City seeks role in Buckeye Brook talks

01:00 AM EST on Wednesday, March 15, 2006
BY TONY DE PAUL
Providence Journal Staff Writer

WARWICK -- City Hall and the Conservation Law Foundation have asked for intervenor status in the 17-month-old dispute between two state agencies over chemical pollution in Buckeye Brook.

Since November 2004, the Department of Environmental Management and the Rhode Island Airport Corporation have been trying to negotiate the terms of a stormwater discharge permit for the T.F. Green Airport.

The city wants to be recognized as a party to the talks to encourage the DEM to adhere to the strict limits it proposed in 2004 on the amount of aircraft de-icing chemicals in the brook.

The Airport Corporation, meanwhile, opposes those limits as unachievable.

Buckeye Brook supports an annual run of blueback herring and alewives, which leave Narragansett Bay each spring and enter the brook at Mill Cove. They swim upstream to their spawning waters in Warwick Pond and Spring Green Pond.

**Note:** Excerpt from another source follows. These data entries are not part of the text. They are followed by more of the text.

==> job 6347: inputs <==
Design ame_sobel_filter, start of the top module:
module ame_sobel_filter #(
    parameter LINE_DATA_BITS = 7,
    parameter COMP_DATA_BITS = 8
) (
    input logic clk_i,
    input logic rst_n_i,
    input  logic comp_init_i,
    output logic comp_done_o,
    input logic [5:0] [LINE_DATA_BITS-1:0] line_data_i,
    output logic [3:0] [3:0] [COMP_DATA_BITS-1:0] comp_data_o
);
==> flow/config.mk <==
export PLATFORM = sky130hd
export DESIGN_NAME = ame_sobel_filter
export DESIGN_NICKNAME = ame_sobel_filter
export VERILOG_FILES = /design/flow/design.v
export SDC_FILE = /design/flow/constraint.sdc
export NUM_CORES = 4
export LEC_CHECK = 0
export CAP_MARGIN = 5
export CORE_MARGIN = 2
export CORE_UTILIZATION = 72
export CTS_CLUSTER_DIAMETER = 26
export CTS_CLUSTER_SIZE = 11
export PLACE_DENSITY_LB_ADDON = 0.19
export SETUP_SLACK_MARGIN = 0.55
export SLEW_MARGIN = 0
==> flow/constraint.sdc <==
create_clock -name core_clock -period 2.43 [get_ports {clk_i}]
set_input_delay 0.4860 -clock core_clock [delete_from_list [all_inputs] [get_ports {clk_i}]]
set_output_delay 0.4860 -clock core_clock [all_outputs]
set_load 0.01 [all_outputs]
run.sh (not shown) runs the stock make flow with config.mk's settings and CLKGATE_MAP_FILE=.
==> inputs of job 268, as changes to job 6347 <==
==> flow/config.mk (replaced) <==
export PLATFORM = sky130hd
export DESIGN_NAME = ame_sobel_filter
export DESIGN_NICKNAME = ame_sobel_filter
export VERILOG_FILES = /design/flow/design.v
export SDC_FILE = /design/flow/constraint.sdc
export NUM_CORES = 4
export LEC_CHECK = 0
export CAP_MARGIN = 20
export CORE_MARGIN = 2
export CORE_UTILIZATION = 72
export PLACE_DENSITY = 0.92
export SLEW_MARGIN = 20
==> flow/constraint.sdc (replaced) <==
create_clock -name core_clock -period 3.11 [get_ports {clk_i}]
set_input_delay 0.6220 -clock core_clock [delete_from_list [all_inputs] [get_ports {clk_i}]]
set_output_delay 0.6220 -clock core_clock [all_outputs]
set_load 0.01 [all_outputs]
==> summary of the runs <==
- Job 268 ended with an error in clock tree synthesis (4_1_cts). Job 6347 died in detailed placement (3_5_place_dp) with DPL-0033.
- In synthesized area, job 268 and job 6347 do not differ.
- Die area is the same in job 268 and job 6347.
- In synthesized cell count, job 268 and job 6347 do not differ.


==> run a: inputs <==
Starting RTL as in the previous note.
Settings: LEC_CHECK=0, CAP_MARGIN=5, CORE_MARGIN=2, CORE_UTILIZATION=72, SETUP_SLACK_MARGIN=0.55, SLEW_MARGIN=0; clock period 2.43 ns.
==> inputs of run b, as changes to run a <==
==> flow/config.mk (replaced) <==
export PLATFORM = sky130hd
export DESIGN_NAME = ame_sobel_filter
export DESIGN_NICKNAME = ame_sobel_filter
export VERILOG_FILES = /design/flow/design.v
export SDC_FILE = /design/flow/constraint.sdc
export NUM_CORES = 4
export LEC_CHECK = 0
export CAP_MARGIN = 20
export CORE_MARGIN = 2
export CORE_UTILIZATION = 66
export CTS_CLUSTER_SIZE = 41
export SLEW_MARGIN = 20
==> flow/constraint.sdc (replaced) <==
create_clock -name core_clock -period 3.08 [get_ports {clk_i}]
set_input_delay 0.6160 -clock core_clock [delete_from_list [all_inputs] [get_ports {clk_i}]]
set_output_delay 0.6160 -clock core_clock [all_outputs]
set_load 0.01 [all_outputs]
==> flow_summary.ini <==
; physical design summary
[outcome]
status = stopped before the end
stop_stage = clock tree synthesis (4_1_cts)
tool.error = [ERROR DPL-0038] Utilization greater than 100%, impossible to legalize

[floorplanning]
fp.dieW_um = 144
die_h_um = 144
initCoreUtil = 0.733
die-area_mm2 = 0.0209

[synthesis]
flop_cell = dfrtp_1
syn_nets = 1811
ys_cells = 1472

[placement]
pre_cts_ws_ns = -1.64
numPlacedInstances = 2076
place_area_mm2 = 0.0188
place_congestion = 0.943
dp_hpwl_um = 46100
The numbers above come from run a.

In recent years, the number of fish returning to the brook has plummeted, according to the Buckeye Brook Coalition, an environmental group recognized by the state as a local watershed council. Among the suspected causes are pollution, commercial fishing at sea, and population increases among predators.

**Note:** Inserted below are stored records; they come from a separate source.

## run 1
==> flow/design.v <==
`timescale 1ns / 1ps
module magnitude_wrapper(
	input aclk,
	input aresetn,
	input s_i_data_valid,
	output reg s_o_data_ready,
	input [31:0] s_i_data,
	output reg m_o_data_valid,
	input m_i_data_ready,
	output reg [31:0] m_o_data
    );
	reg [31:0] o_data_temp;
	reg [15:0] data_real;
	reg [15:0] data_imag;
	reg start_calc;
	reg ack_calc;
	wire [15:0] in_real = s_i_data[15:0];
	wire [15:0] in_imag = s_i_data[31:16];
	always @ (posedge aclk)
		begin
			if (aresetn == 0) begin
				s_o_data_ready <= 1'b0;
				start_calc <= 1'b0;
			end
			if (ack_calc == 1'b1) begin
				start_calc <= 0;
			end
			if ( (s_i_data_valid == 1'b1) && (ack_calc == 0)) begin
				if (in_real[15] == 1'b1)
					data_real <= ~in_real + 16'd1;
				else
					data_real <= in_real;
				if (in_imag[15] == 1'b1)
					data_imag <= ~in_imag + 16'd1;
				else
					data_imag <= in_imag;
				s_o_data_ready <= 1;
				start_calc <= 1'b1;
			end
		end
	always @ (posedge aclk)
		begin
			if (aresetn == 0) begin
				ack_calc <= 0;
			end
			if (start_calc == 1'b1) begin
				ack_calc <= 1;
				o_data_temp <= data_real*data_real + data_imag*data_imag;
			end
			else begin
				ack_calc <= 0;
			end
		end
	always @ (posedge aclk)
		begin
			if (aresetn == 0) begin
				m_o_data_valid <= 1'b0;
			end
			if (m_i_data_ready == 1'b1) begin
				if (ack_calc == 0) begin
					m_o_data_valid <= 1'b0;
				end
				else begin
					m_o_data_valid <= 1'b1;
					m_o_data <= o_data_temp;
				end
			end
		end
endmodule
==> run H <==
// main
module main(
    input wire clk,
    input wire rst,
    input wire [3:0] sensor,
    input wire [2:0] sw,
    output wire [1:0] servo
    );
wire [7:0] Servo_R;
wire [7:0] Servo_L;
wire clk_40MHz;
wire clk_1KHz;
wire clk_100MHz;
wire tick_40MHz;
wire tick_1KHz;
wire [10:0] pid_output, position;
servo_handler my_servo (
    .clk(clk_100MHz),
    .en(tick_1KHz),
    .rst(rst),
    .servo_l(Servo_L),
    .servo_r(Servo_R),
    .pid_output(pid_output)
);       
servo_to_PWM my_PWM(
    .clk(clk_100MHz),
    .rst(rst),
    .servo_L(Servo_L),
    .servo_R(Servo_R),
    .PWM_L(servo[0]),
    .PWM_R(servo[1])
);
clock_managment_unit my_clk(
.clk(clk),
.rst(rst),
.clk_100MHz(clk_100MHz),
.clk_40MHz(clk_40MHz),
.clk_1KHz(clk_1KHz),
.tick_40MHz(tick_40MHz),
.tick_1KHz(tick_1KHz)
);
pid my_pid(
    .kp_sw(sw[0]),
    .ki_sw(sw[1]),
    .kd_sw(sw[2]),
    .clk(clk_100MHz),
    .en(tick_40MHz),
    .rst(rst),
    .position(position),
    .pid_output(pid_output)
);
sensor_handler my_sensors(
    .clk(clk_100MHz),
    .rst(rst),
    .sensors(sensor),
    .position(position)
);
endmodule
==> flow/config.mk <==
export PLATFORM = sky130hd
export DESIGN_NAME = main
export DESIGN_NICKNAME = main
export VERILOG_FILES = /design/flow/design.v
export SDC_FILE = /design/flow/constraint.sdc
export NUM_CORES = 4
export LEC_CHECK = 0
export ABC_AREA = 0
export CAP_MARGIN = 35
export CELL_PAD_IN_SITES_DETAIL_PLACEMENT = 1
export CORE_ASPECT_RATIO = 0.6
export CORE_MARGIN = 2
export CORE_UTILIZATION = 67
export CTS_CLUSTER_DIAMETER = 349
export CTS_CLUSTER_SIZE = 78
export GPL_TIMING_DRIVEN = 0
export HOLD_SLACK_MARGIN = -0.0
export MAX_ROUTING_LAYER = met5
export MIN_ROUTING_LAYER = met2
export PLACE_DENSITY_LB_ADDON = 0.27
export SETUP_SLACK_MARGIN = 2.74
export SLEW_MARGIN = 35
export TNS_END_PERCENT = 35
==> flow/constraint.sdc <==
create_clock -name core_clock -period 10.6 [get_ports {clk}]
set_input_delay 2.1200 -clock core_clock [delete_from_list [all_inputs] [get_ports {clk}]]
set_output_delay 2.1200 -clock core_clock [all_outputs]
set_load 0.01 [all_outputs]
run.sh (not shown) runs the stock make flow with config.mk's settings and CLKGATE_MAP_FILE=.
==> run Z: changes against run H <==
==> flow/config.mk (replaced) <==
export PLATFORM = sky130hd
export DESIGN_NAME = main
export DESIGN_NICKNAME = main
export VERILOG_FILES = /design/flow/design.v
export SDC_FILE = /design/flow/constraint.sdc
export NUM_CORES = 4
export LEC_CHECK = 0
export CAP_MARGIN = 20
export CORE_MARGIN = 2
export CORE_UTILIZATION = 66
export MAX_ROUTING_LAYER = met4
export SETUP_SLACK_MARGIN = 2.81
export SLEW_MARGIN = 20
==> flow/constraint.sdc (replaced) <==
create_clock -name core_clock -period 10.9 [get_ports {clk}]
set_input_delay 2.1800 -clock core_clock [delete_from_list [all_inputs] [get_ports {clk}]]
set_output_delay 2.1800 -clock core_clock [all_outputs]
set_load 0.01 [all_outputs]
==> run B: changes against run H <==
==> flow/config.mk (replaced) <==
export PLATFORM = sky130hd
export DESIGN_NAME = main
export DESIGN_NICKNAME = main
export VERILOG_FILES = /design/flow/design.v
export SDC_FILE = /design/flow/constraint.sdc
export NUM_CORES = 4
export LEC_CHECK = 0
export CAP_MARGIN = 20
export CORE_MARGIN = 2
export CORE_UTILIZATION = 61
export CTS_CLUSTER_DIAMETER = 378
export MAX_ROUTING_LAYER = met4
export SLEW_MARGIN = 20
==> flow/constraint.sdc (replaced) <==
create_clock -name core_clock -period 7.57 [get_ports {clk}]
set_input_delay 1.5140 -clock core_clock [delete_from_list [all_inputs] [get_ports {clk}]]
set_output_delay 1.5140 -clock core_clock [all_outputs]
set_load 0.01 [all_outputs]
==> run A: changes against run H <==
==> flow/config.mk (replaced) <==
export PLATFORM = sky130hd
export DESIGN_NAME = main
export DESIGN_NICKNAME = main
export VERILOG_FILES = /design/flow/design.v
export SDC_FILE = /design/flow/constraint.sdc
export NUM_CORES = 4
export LEC_CHECK = 0
export ABC_AREA = 1
export CAP_MARGIN = 20
export CORE_MARGIN = 2
export CORE_UTILIZATION = 72
export CTS_CLUSTER_SIZE = 99
export SLEW_MARGIN = 20
==> flow/constraint.sdc (replaced) <==
create_clock -name core_clock -period 12.7 [get_ports {clk}]
set_input_delay 2.5400 -clock core_clock [delete_from_list [all_inputs] [get_ports {clk}]]
set_output_delay 2.5400 -clock core_clock [all_outputs]
set_load 0.01 [all_outputs]
==> flow_summary_export.csv <==
group,metric,value,unit
outcome,status,"finished with violations",
outcome,check.faults,"negative setup slack",
floorplan,fp.dieW,169,um
sta,setup_viol,11,
sta,setup_ws,-4.53,ns
synthesis,ys_cells,2101,
floorplan,dieArea,0.0285,mm2
placement,portBuffers,10,
synthesis,top_cells_by_count,"nand2_1 (212), nor2_1 (208), dfxtp_1 (176), a21oi_1 (170), ha_1 (157)",
synthesis,ys_area,0.0166,mm2
the above is filed under run B
## run 1
==> flow/design.v (excerpt) <==
module non_restoring_divider #(
    parameter DATA_WIDTH = 32
) (
    input  logic                    clk_i,
    input  logic                    clk_en_i,
    input  logic                    rst_n_i,
    input  logic [DATA_WIDTH - 1:0] dividend_i,
    input  logic [DATA_WIDTH - 1:0] divisor_i,
    input  logic                    data_valid_i,
    output logic [DATA_WIDTH - 1:0] quotient_o,
    output logic [DATA_WIDTH - 1:0] remainder_o,
    output logic                    divide_by_zero_o,
    output logic                    data_valid_o,
    output logic                    idle_o
);
Size in the first run: ~930 cells after synthesis, ~110 flip-flops, ~140 I/O pins, ~8700 sq um of cells after synthesis.
export LEC_CHECK = 0
export CAP_MARGIN = 0
export CELL_PAD_IN_SITES_DETAIL_PLACEMENT = 2
export CELL_PAD_IN_SITES_GLOBAL_PLACEMENT = 0
export CORE_ASPECT_RATIO = 1.06
export CORE_MARGIN = 10
export CORE_UTILIZATION = 36
export CTS_CLUSTER_DIAMETER = 239
export GPL_TIMING_DRIVEN = 0
export SLEW_MARGIN = 5
export TNS_END_PERCENT = 10
create_clock -name core_clock -period 8.88 [get_ports {clk_i}]
run.sh (not shown) runs the stock make flow with config.mk's settings and CLKGATE_MAP_FILE=.
Input changes introduced in run 2 (baseline for comparison: run 1):
# run 1
export LEC_CHECK = 0
export CAP_MARGIN = 0
export CELL_PAD_IN_SITES_DETAIL_PLACEMENT = 2
export CELL_PAD_IN_SITES_GLOBAL_PLACEMENT = 0
export CORE_ASPECT_RATIO = 1.06
export CORE_MARGIN = 10
export CORE_UTILIZATION = 36
export CTS_CLUSTER_DIAMETER = 239
export GPL_TIMING_DRIVEN = 0
export SLEW_MARGIN = 5
export TNS_END_PERCENT = 10
create_clock -name core_clock -period 8.88 [get_ports {clk_i}]
# run 2
export LEC_CHECK = 0
export CAP_MARGIN = 20
export CORE_MARGIN = 2
export CORE_UTILIZATION = 40
export SLEW_MARGIN = 20
create_clock -name core_clock -period 6.0 [get_ports {clk_i}]
## What came out
- Diff run 1..run 2 | yosys-reported design area after synthesis | unchanged
- Sequential share of layout area (lower): run 1
- The layout buffer count excluding clock buffers of run 2 is lower than that of run 1.
- met5 as the uppermost layer routed was reported by run 2, and met4 by run 1.
- Compared with run 1, run 2 is the more power-hungry design.
Edits applied to the flow inputs when going from run 2 to run 3:
# run 2
export LEC_CHECK = 0
export CAP_MARGIN = 20
export CORE_MARGIN = 2
export CORE_UTILIZATION = 40
export SLEW_MARGIN = 20
create_clock -name core_clock -period 6.0 [get_ports {clk_i}]
# run 3
export LEC_CHECK = 0
export CAP_MARGIN = 20
export CORE_MARGIN = 2
export CORE_UTILIZATION = 58
export SLEW_MARGIN = 20
create_clock -name core_clock -period 3.82 [get_ports {clk_i}]
Results
- What the final checks of run 3 revealed, after a flow that finished every stage, was a layout that fails on setup timing.
- Layout clock buffer count: run 3 vs run 2 identical
- The hold slack reported for run 3 is greater than that of run 2 by 66 ps.
- Run 2 → run 3: total power density per cell area now larger, adder and majority gate portion of the synthesized area closely matched the old numbers.
- Per the comparison of run 3 with run 2, overall power consumption +97%; longest individual stage delay on the worst path saw a decrease; fraction of cell area in non-clock buffers higher.
- Design area: run 3 > run 2
- Run 3 vs run 2 — total of plain and repair buffers excluding clock buffers rose about 170%.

Buckeye Brook crosses airport property in Warwick and receives storm runoff from the tarmac at Green, runoff that contains glycol-based chemicals that airlines use to de-ice planes.

Mayor Scott Avedisian said yesterday the city asked to be recognized as a party to the talks over the future of the brook "because we're not getting answers" on whether the DEM and the Airport Corporation can resolve their differences.

"We were hoping there would be some kind of consensus between DEM and RIAC and they would be showing us they can work together on these issues and that hasn't been happening," Avedisian said.

DEM spokeswoman Gail Mastrati said yesterday the agency had set a March 27 hearing on whether it will recognize the city and the Conservation Law Foundation as intervenors in the case.

In related news, the DEM on Monday held a hearing in Narragansett on its proposal to ban the taking of herring and alewives from waterways statewide.

Mastrati said about 50 people attended and the agency received 62 written comments.

"There was overwhelming support" for ending the fishing season on the species, she said.

The state Marine Fisheries Council was expected to make a recommendation immediately after the hearing but was unable to meet for lack of a quorum.

"They will reconvene on April 3, discuss the matter, vote on it and then the recommendation will go to the [DEM] director" for his signature, Mastrati said.

Avedisian said the city supports a ban on taking alewives and blueback herring, steps that Massachusetts and Connecticut took in recent years.

Steve Insana, president of the Buckeye Brook Coalition, represented the group at Monday's hearing. He said yesterday, "There's a dramatic decline in the stock and the fish we are getting are smaller. There's something going on somewhere and there's going to have to be a lot more research done to find out what's happening."

The annual herring and alewives run in Buckeye Brook is expected to start in the next several weeks.